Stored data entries
File: src/design/fsr_parser.sv
// ----------------------------------------------------------------------------
// fsr_parser - frame parser and message ring control
// Updates parse state and ring pointers per accepted word and forms the result.
// ----------------------------------------------------------------------------
module fsr_parser (
    input  logic                               i_clk,
    input  logic                               i_rst_n,
    input  logic                               i_cfg_we,
    input  logic [fsr_pkg::CFG_IDX_W-1:0]      i_cfg_index,
    input  logic [fsr_pkg::BYTE_W-1:0]         i_cfg_data,
    input  logic                               i_accept,
    input  logic [1:0]                         i_func,
    input  logic [fsr_pkg::BYTE_W-1:0]         i_byte_in,
    input  logic [fsr_pkg::BYTE_W-1:0]         i_read_index,
    output fsr_pkg::t_result                   o_result,
    output fsr_pkg::t_mem_cmd                  o_mem
);

    logic [fsr_pkg::BYTE_W-1:0] r_head_byte;
    logic [fsr_pkg::BYTE_W-1:0] r_tail_byte;

    fsr_pkg::t_phase             r_phase, n_phase;
    logic [fsr_pkg::BYTE_W-1:0]  r_count, n_count;
    logic [fsr_pkg::BYTE_W-1:0]  r_sum, n_sum;
    logic [fsr_pkg::BYTE_W-1:0]  r_cur_len, n_cur_len;
    logic [fsr_pkg::SLOT_W-1:0]  r_rd_slot, n_rd_slot;
    logic [fsr_pkg::SLOT_W-1:0]  r_wr_slot, n_wr_slot;

    logic [fsr_pkg::BYTE_W-1:0]  r_slot_ids     [fsr_pkg::SLOT_COUNT];
    logic [fsr_pkg::BYTE_W-1:0]  r_slot_lengths [fsr_pkg::SLOT_COUNT];

    logic                        id_we;
    logic                        len_we;
    logic                        avail;
    logic                        n_avail;
    logic [fsr_pkg::BYTE_W:0]    count_inc;

    always_ff @(posedge i_clk) begin
        if (!i_rst_n) begin
            r_head_byte <= fsr_pkg::HEAD_BYTE_RST;
            r_tail_byte <= fsr_pkg::TAIL_BYTE_RST;
        end else if (i_cfg_we) begin
            case (i_cfg_index)
                fsr_pkg::CFG_HEAD_BYTE: r_head_byte <= i_cfg_data;
                fsr_pkg::CFG_TAIL_BYTE: r_tail_byte <= i_cfg_data;
                default: ;
            endcase
        end
    end

    assign avail     = (r_rd_slot != r_wr_slot);
    assign count_inc = {1'b0, r_count} + (fsr_pkg::BYTE_W+1)'(1);

    always_comb begin
        n_phase   = r_phase;
        n_count   = r_count;
        n_sum     = r_sum;
        n_cur_len = r_cur_len;
        n_rd_slot = r_rd_slot;
        n_wr_slot = r_wr_slot;
        id_we     = 1'b0;
        len_we    = 1'b0;

        o_result          = '0;
        o_result.status   = fsr_pkg::ST_OK;

        o_mem       = '0;
        o_mem.waddr = {r_wr_slot, r_count[fsr_pkg::PIDX_W-1:0]};
        o_mem.raddr = {r_rd_slot, i_read_index[fsr_pkg::PIDX_W-1:0]};
        o_mem.wdata = i_byte_in;

        if (i_accept) begin
            case (fsr_pkg::t_func'(i_func))
                fsr_pkg::FUNC_BYTE: begin
                    case (r_phase)
                        fsr_pkg::PH_HEAD: begin
                            if (i_byte_in == r_head_byte) begin
                                n_phase = fsr_pkg::PH_ID;
                            end
                        end
                        fsr_pkg::PH_ID: begin
                            id_we   = 1'b1;
                            n_phase = fsr_pkg::PH_LEN;
                        end
                        fsr_pkg::PH_LEN: begin
                            len_we    = 1'b1;
                            n_cur_len = i_byte_in;
                            n_sum     = '0;
                            n_count   = '0;
                            n_phase   = fsr_pkg::PH_PAYLOAD;
                        end
                        fsr_pkg::PH_PAYLOAD: begin
                            // bytes past capacity only feed the checksum
                            o_mem.we = ({1'b0, r_count} <
                                        (fsr_pkg::BYTE_W+1)'(fsr_pkg::PAYLOAD_CAPACITY));
                            n_sum    = fsr_pkg::bsd_step(r_sum, i_byte_in);
                            n_count  = count_inc[fsr_pkg::BYTE_W-1:0];
                            // a zero length still takes one byte
                            if (count_inc >= {1'b0, r_cur_len}) begin
                                n_phase = fsr_pkg::PH_TAIL;
                            end
                        end
                        fsr_pkg::PH_TAIL: begin
                            if (i_byte_in == r_tail_byte) begin
                                n_phase = fsr_pkg::PH_CHECK;
                            end else begin
                                n_phase         = fsr_pkg::PH_HEAD;
                                o_result.status = fsr_pkg::ST_TAIL_ERR;
                            end
                        end
                        fsr_pkg::PH_CHECK: begin
                            n_phase = fsr_pkg::PH_HEAD;
                            if (i_byte_in == r_sum) begin
                                // no full check: overrunning the reader empties the ring
                                n_wr_slot     = fsr_pkg::slot_inc(r_wr_slot);
                                o_result.done = 1'b1;
                            end else begin
                                o_result.status   = fsr_pkg::ST_SUM_ERR;
                                o_result.checksum = r_sum;
                            end
                        end
                        default: n_phase = fsr_pkg::PH_HEAD;
                    endcase
                end
                fsr_pkg::FUNC_READ: begin
                    if (!avail) begin
                        o_result.status = fsr_pkg::ST_EMPTY;
                    end else if ({1'b0, i_read_index} <
                                 (fsr_pkg::BYTE_W+1)'(fsr_pkg::PAYLOAD_CAPACITY)) begin
                        o_mem.re       = 1'b1;
                        o_result.rd_en = 1'b1;
                    end
                end
                fsr_pkg::FUNC_RELEASE: begin
                    if (!avail) begin
                        o_result.status = fsr_pkg::ST_EMPTY;
                    end else begin
                        n_rd_slot = fsr_pkg::slot_inc(r_rd_slot);
                    end
                end
                default: ;
            endcase
        end

        // head-of-ring view after this word
        n_avail         = (n_rd_slot != n_wr_slot);
        o_result.avail  = n_avail;
        o_result.length = n_avail ? r_slot_lengths[n_rd_slot] : '0;
        o_result.id     = n_avail ? r_slot_ids[n_rd_slot] : '0;
    end

    always_ff @(posedge i_clk) begin
        if (!i_rst_n) begin
            r_phase   <= fsr_pkg::PH_HEAD;
            r_count   <= '0;
            r_sum     <= '0;
            r_cur_len <= '0;
            r_rd_slot <= '0;
            r_wr_slot <= '0;
        end else begin
            r_phase   <= n_phase;
            r_count   <= n_count;
            r_sum     <= n_sum;
            r_cur_len <= n_cur_len;
            r_rd_slot <= n_rd_slot;
            r_wr_slot <= n_wr_slot;
        end
    end

    always_ff @(posedge i_clk) begin
        if (id_we) begin
            r_slot_ids[r_wr_slot] <= i_byte_in;
        end
        if (len_we) begin
            r_slot_lengths[r_wr_slot] <= i_byte_in;
        end
    end

endmodule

Try it. Search the records for the word "ring". Copy each line where it appears.

Output of the task.
// fsr_parser - frame parser and message ring control
// Updates parse state and ring pointers per accepted word and forms the result.
                                // no full check: overrunning the reader empties the ring
        // head-of-ring view after this word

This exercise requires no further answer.